Lo más doloroso es que estos animales no se acercan más a la civilización por una razón muy poco civilizada: si lo hacen, tienen garantizada la eliminación. Muchas veces, ni siquiera por necesidad, sino por diversión. Hay personas que encuentran placer en matar a un animal porque sí. Y nosotros, como sociedad, hemos elegido este camino.
Mi deseo no parte solo de querer que mis hijos crezcan en un lugar donde ver un ciervo en el jardín no sea descabellado, sino también de entender que dependemos mucho más de la naturaleza de lo que creemos. El equilibrio que sostiene la vida es frágil, y no sabemos en qué momento puede colapsar. Y cuando lo haga, tal vez sea demasiado tarde.
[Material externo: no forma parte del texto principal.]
==> src/rtl/pipeline_run_sequencer.sv <==
// Run-control sequencer: memory load, settle, staggered per-core reset release, bounded run.
// Optional macro SEQ_RESTART_EN: start in DONE re-enters LOAD; otherwise DONE is terminal.
//
// state    | meaning
// LOAD     | mem_init_n low, memories accept preload, cores held in reset
// SETTLE   | memories loaded, cores still held in reset
// CORE_RST | cores released one by one as the phase counter hits each threshold
// RUN      | cores executing, halts accumulated, run cycles counted
// DONE     | run finished, status frozen for inspection
module pipeline_run_sequencer #(
  parameter int NUM_CORES      = 1,
  parameter int LOAD_CYCLES    = 6,
  parameter int SETTLE_CYCLES  = 10,
  parameter int CPU_RST_CYCLES = 9,
  parameter int STAGGER        = 0,
  parameter int RUN_CYCLES     = 50,
  parameter int CNT_W          = 16
) (
  input  logic SysCLK,
  input  logic SysRST,
  pipeline_run_sequencer_if.master bus
);

  localparam int LOAD_N    = (LOAD_CYCLES    < 1) ? 1 : LOAD_CYCLES;
  localparam int SETTLE_N  = (SETTLE_CYCLES  < 1) ? 1 : SETTLE_CYCLES;
  localparam int CPU_RST_N = (CPU_RST_CYCLES < 1) ? 1 : CPU_RST_CYCLES;
  localparam int RUN_N     = (RUN_CYCLES     < 1) ? 1 : RUN_CYCLES;

  localparam logic [CNT_W-1:0] LOAD_END   = CNT_W'(LOAD_N);
  localparam logic [CNT_W-1:0] SETTLE_END = CNT_W'(SETTLE_N);
  localparam logic [CNT_W-1:0] RUN_END    = CNT_W'(RUN_N);

  typedef enum logic [2:0] {
    S_LOAD     = 3'd0,
    S_SETTLE   = 3'd1,
    S_CORE_RST = 3'd2,
    S_RUN      = 3'd3,
    S_DONE     = 3'd4
  } state_t;

  state_t               state_q, state_d;
  logic [CNT_W-1:0]     phase_q, phase_d;
  logic                 mem_init_q, mem_init_d;
  logic [NUM_CORES-1:0] cpu_rst_q, cpu_rst_d;
  logic                 running_q, running_d;
  logic                 done_q, done_d;
  logic                 timeout_q, timeout_d;
  logic [NUM_CORES-1:0] mask_q, mask_d;
  logic [CNT_W-1:0]     count_q, count_d;

  logic [CNT_W-1:0]     phase_inc;
  logic [CNT_W-1:0]     count_inc;
  logic [NUM_CORES-1:0] halt_acc;
  logic [CNT_W-1:0]     rel_at [NUM_CORES];

  // Core k leaves reset when the CORE_RST phase counter reaches this value.
  for (genvar k = 0; k < NUM_CORES; k++) begin : g_rel
    assign rel_at[k] = CNT_W'(CPU_RST_N + k * STAGGER);
  end

  assign phase_inc = phase_q + CNT_W'(1);
  assign count_inc = count_q + CNT_W'(1);
  assign halt_acc  = mask_q | bus.halt;

  always_ff @(posedge SysCLK or negedge SysRST) begin
    if (!SysRST) begin
      state_q    <= S_LOAD;
      phase_q    <= '0;
      mem_init_q <= 1'b0;
      cpu_rst_q  <= '0;
      running_q  <= 1'b0;
      done_q     <= 1'b0;
      timeout_q  <= 1'b0;
      mask_q     <= '0;
      count_q    <= '0;
    end else begin
      state_q    <= state_d;
      phase_q    <= phase_d;
      mem_init_q <= mem_init_d;
      cpu_rst_q  <= cpu_rst_d;
      running_q  <= running_d;
      done_q     <= done_d;
      timeout_q  <= timeout_d;
      mask_q     <= mask_d;
      count_q    <= count_d;
    end
  end

  always_comb begin
    state_d    = state_q;
    phase_d    = phase_inc;
    mem_init_d = mem_init_q;
    cpu_rst_d  = cpu_rst_q;
    running_d  = running_q;
    done_d     = done_q;
    timeout_d  = timeout_q;
    mask_d     = mask_q;
    count_d    = count_q;

    unique case (state_q)
      S_LOAD: begin
        if (phase_inc == LOAD_END) begin
          state_d    = S_SETTLE;
          phase_d    = '0;
          mem_init_d = 1'b1;
        end
      end

      S_SETTLE: begin
        if (phase_inc == SETTLE_END) begin
          state_d = S_CORE_RST;
          phase_d = '0;
        end
      end

      S_CORE_RST: begin
        for (int k = 0; k < NUM_CORES; k++) begin
          if (phase_inc == rel_at[k]) cpu_rst_d[k] = 1'b1;
        end
        // The last core has the largest threshold, so its release ends the phase.
        if (phase_inc == rel_at[NUM_CORES-1]) begin
          state_d   = S_RUN;
          phase_d   = '0;
          cpu_rst_d = '1;
          running_d = 1'b1;
        end
      end

      S_RUN: begin
        phase_d = '0;
        count_d = count_inc;
        mask_d  = halt_acc;
        if (&halt_acc) begin
          state_d   = S_DONE;
          running_d = 1'b0;
          done_d    = 1'b1;
          timeout_d = 1'b0;
        end else if (count_inc == RUN_END) begin
          state_d   = S_DONE;
          running_d = 1'b0;
          done_d    = 1'b1;
          timeout_d = 1'b1;
        end
      end

      S_DONE: begin
        phase_d = '0;
`ifdef SEQ_RESTART_EN
        if (bus.start) begin
          state_d    = S_LOAD;
          mem_init_d = 1'b0;
          cpu_rst_d  = '0;
          running_d  = 1'b0;
          done_d     = 1'b0;
          timeout_d  = 1'b0;
          mask_d     = '0;
          count_d    = '0;
        end
`endif
      end

      default: begin
        state_d = S_LOAD;
        phase_d = '0;
      end
    endcase
  end

`ifndef SEQ_RESTART_EN
  logic unused_start;
  assign unused_start = bus.start;
`endif

  assign bus.mem_init_n  = mem_init_q;
  assign bus.cpu_rst_n   = cpu_rst_q;
  assign bus.running     = running_q;
  assign bus.done        = done_q;
  assign bus.timeout     = timeout_q;
  assign bus.halted_mask = mask_q;
  assign bus.cycle_count = count_q;

endmodule
==> src/flat_wrapper.sv <==
// flat-port wrapper written by rule: the top's interface ports become plain ports
module pipeline_run_sequencer_flat 
#(
  parameter int NUM_CORES      = 1,
  parameter int LOAD_CYCLES    = 6,
  parameter int SETTLE_CYCLES  = 10,
  parameter int CPU_RST_CYCLES = 9,
  parameter int STAGGER        = 0,
  parameter int RUN_CYCLES     = 50,
  parameter int CNT_W          = 16
)
  (SysCLK, SysRST, bus_start, bus_halt, bus_mem_init_n, bus_cpu_rst_n, bus_running, bus_done, bus_timeout, bus_halted_mask, bus_cycle_count);
  pipeline_run_sequencer_if #(.NUM_CORES(NUM_CORES), .CNT_W(CNT_W)) bus_i ();
  input  logic SysCLK;
  input  logic SysRST;
  input wire logic [$bits(bus_i.start)-1:0] bus_start;
  input wire logic [$bits(bus_i.halt)-1:0] bus_halt;
  output wire logic [$bits(bus_i.mem_init_n)-1:0] bus_mem_init_n;
  output wire logic [$bits(bus_i.cpu_rst_n)-1:0] bus_cpu_rst_n;
  output wire logic [$bits(bus_i.running)-1:0] bus_running;
  output wire logic [$bits(bus_i.done)-1:0] bus_done;
  output wire logic [$bits(bus_i.timeout)-1:0] bus_timeout;
  output wire logic [$bits(bus_i.halted_mask)-1:0] bus_halted_mask;
  output wire logic [$bits(bus_i.cycle_count)-1:0] bus_cycle_count;
  assign bus_i.start = bus_start;
  assign bus_i.halt = bus_halt;
  assign bus_mem_init_n = bus_i.mem_init_n;
  assign bus_cpu_rst_n = bus_i.cpu_rst_n;
  assign bus_running = bus_i.running;
  assign bus_done = bus_i.done;
  assign bus_timeout = bus_i.timeout;
  assign bus_halted_mask = bus_i.halted_mask;
  assign bus_cycle_count = bus_i.cycle_count;
  pipeline_run_sequencer #(.NUM_CORES(NUM_CORES), .LOAD_CYCLES(LOAD_CYCLES), .SETTLE_CYCLES(SETTLE_CYCLES), .CPU_RST_CYCLES(CPU_RST_CYCLES), .STAGGER(STAGGER), .RUN_CYCLES(RUN_CYCLES), .CNT_W(CNT_W)) u_core (.SysCLK(SysCLK), .SysRST(SysRST), .bus(bus_i));
endmodule
==> config.mk <==
export PLATFORM = sky130hd
export DESIGN_NAME = pipeline_run_sequencer_flat
export DESIGN_NICKNAME = d
export VERILOG_FILES = /design/src/rtl/pipeline_run_sequencer_if.sv /design/src/rtl/pipeline_run_sequencer.sv /design/src/flat_wrapper.sv
export SDC_FILE = /design/constraint.sdc
export NUM_CORES = 1
export LEC_CHECK = 0
export ABC_AREA = 1
export BUFFER_PORTS_ARGS = -buffer_cell sky130_fd_sc_hd__buf_2
export CAP_MARGIN = 20
export CORE_MARGIN = 3
export CORE_UTILIZATION = 35
export DETAILED_ROUTE_END_ITERATION = 16
export GPL_TIMING_DRIVEN = 1
export MAX_ROUTING_LAYER = met4
export SLEW_MARGIN = 10
export SYNTH_ARGS = -nofsm -noshare
export SYNTH_HDL_FRONTEND = slang
export SYNTH_SLANG_ARGS = --single-unit
==> constraint.sdc <==
create_clock -name SysCLK -period 1.85 [get_ports SysCLK]
set_input_delay 0.2775 -clock SysCLK [delete_from_list [all_inputs] [get_ports SysCLK]]
set_output_delay 0.2775 -clock SysCLK [all_outputs]
set_load 0.005 [all_outputs]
Pero aún no lo es. Todavía estamos a tiempo de luchar por mantener nuestra cercanía con la naturaleza. Podemos soñar con ver, del otro lado de la ventana, a una cierva y su cría alimentándose en nuestros jardines. Pero para lograrlo, debemos enfrentar una batalla más difícil de lo que creemos. Porque, si todo sigue como está, esa especie —como tantas otras— puede desaparecer para siempre.
Estamos en el momento de elegir si queremos manchar nuestras manos con el sublime color del esfuerzo, o nuestra vista con la turbiedad de lágrimas repletas de la sensación de saber que pudimos hacer algo, pero decidimos no hacerlo.